A highly selective fluorescent probe for real-time imaging of bacterial NAT2 and high-throughput screening of natural inhibitors for tuberculosis therapy

Abstract

N-Acetyltransferase 2 (NAT2) is a very important biologically functioning enzyme which plays a key role in the synthesis of cell walls in slowly growing mycobacteria. Thus, it has been widely considered to be a drug-target for anti-mycobacterial therapy. Herein, based on its catalytic characteristics, ARHB was developed for the real-time monitoring and assessment of the activity of NAT2 in different bacteria such as Mycobacterium, Staphylococcus aureus, Lactobacillus, and Pseudomonas aeruginosa. Moreover, using the highly sensitive probe ARHB, a potent natural inhibitor (KSB-4) of NAT2 was found which could effectively inhibit Mycobacterium tuberculosis H37Ra for the first time.
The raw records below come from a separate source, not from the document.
What follows belongs to an exercise in optimizing a design on an open flow for small area, a short achievable clock period and few clock cycles; a production flow would make more cautious choices. Where RTL was checked, it was by simulation tests only, not by an equivalence proof against the original. No activity file was given, so power comes from the tool's default toggle rates.

Design mcp23x17_seq, start of the top module:
module mcp23x17_seq (
    input  wire        clk,
    input  wire        rst,             
    input  wire [7:0]   cfg_mode,       
    input  wire [11:0]  cfg_opcode,     
    input  wire [3:0]   cfg_bank,       
    input  wire [287:0] cfg_porta,      
    input  wire [255:0] cfg_portb,      
    input  wire [3:0]   cmd_valid,
    input  wire [63:0]  cmd_word,
    output wire [3:0]   cmd_ready,
    output wire [31:0]  ctx_status,     
    output wire [31:0]  rsp_data,       
    output wire [15:0]  fault_status,
    output wire [7:0]   fault_ctx,
    output wire [7:0]   fault_dev,
    output wire         escalate,
    output reg  [3:0]   cs,
    input  wire         spi_busy,
    output wire         spi_req,
    output wire [23:0]  spi_tx,
    input  wire         spi_ack,
    input  wire [23:0]  spi_rx,
    input  wire [1:0]   spi_st,
    output wire         i2c_req,
    output wire         i2c_rnw,
    output wire [1:0]   i2c_len,
    output wire [7:0]   i2c_sla,
    output wire [23:0]  i2c_wdata,
    input  wire         i2c_ack,
    input  wire [1:0]   i2c_st,
    input  wire [7:0]   i2c_rdata
);
==> flow/config.mk <==
export PLATFORM = sky130hd
export DESIGN_NAME = mcp23x17_seq
export DESIGN_NICKNAME = mcp23x17_seq
export VERILOG_FILES = /design/flow/design.v
export SDC_FILE = /design/flow/constraint.sdc
export NUM_CORES = 4
export LEC_CHECK = 0
export ABC_CLOCK_PERIOD_IN_PS = 4000
export CAP_MARGIN = 20
export CORE_AREA = 5 5 325 325
export DIE_AREA = 0 0 330 330
export SETUP_SLACK_MARGIN = 5
export SLEW_MARGIN = 20
==> flow/constraint.sdc <==
create_clock -name core_clock -period 10.0 [get_ports {clk}]
set_input_delay 2.0000 -clock core_clock [delete_from_list [all_inputs] [get_ports {clk}]]
set_output_delay 2.0000 -clock core_clock [all_outputs]
set_load 0.01 [all_outputs]
standard.sh (not shown) runs the stock make flow with config.mk's settings and CLKGATE_MAP_FILE= SYNTH_SCRIPT=/design/flow/synth_recipe.tcl, a recipe that flattens the netlist after the stock synthesis.
==> flow/flow/run.sh <==
#!/bin/bash
set -euo pipefail
bash standard.sh "BUFFER_PORTS_ARGS=-buffer_cell sky130_fd_sc_hd__buf_1" finish > standard.log 2>&1
The baseline finished with timing, DRC and antenna clean.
Furthermore, the bioactivity of KSB-4 for treating tuberculosis was also evaluated in M. tuberculosis H37Ra, showing a minimum inhibitory concentration (MIC) of 25 μM. After treatment with KSB-4, M. tuberculosis H37Ra grew to be much shorter and its cell wall lysis was observed in scanning electron micrographs. All of the results fully demonstrated that ARHB could serve as a promising molecular tool for the rapid and real-time detection of NAT2 activity in a complex system, providing a novel high-throughput screening method for the discovery of new NAT2 inhibitors.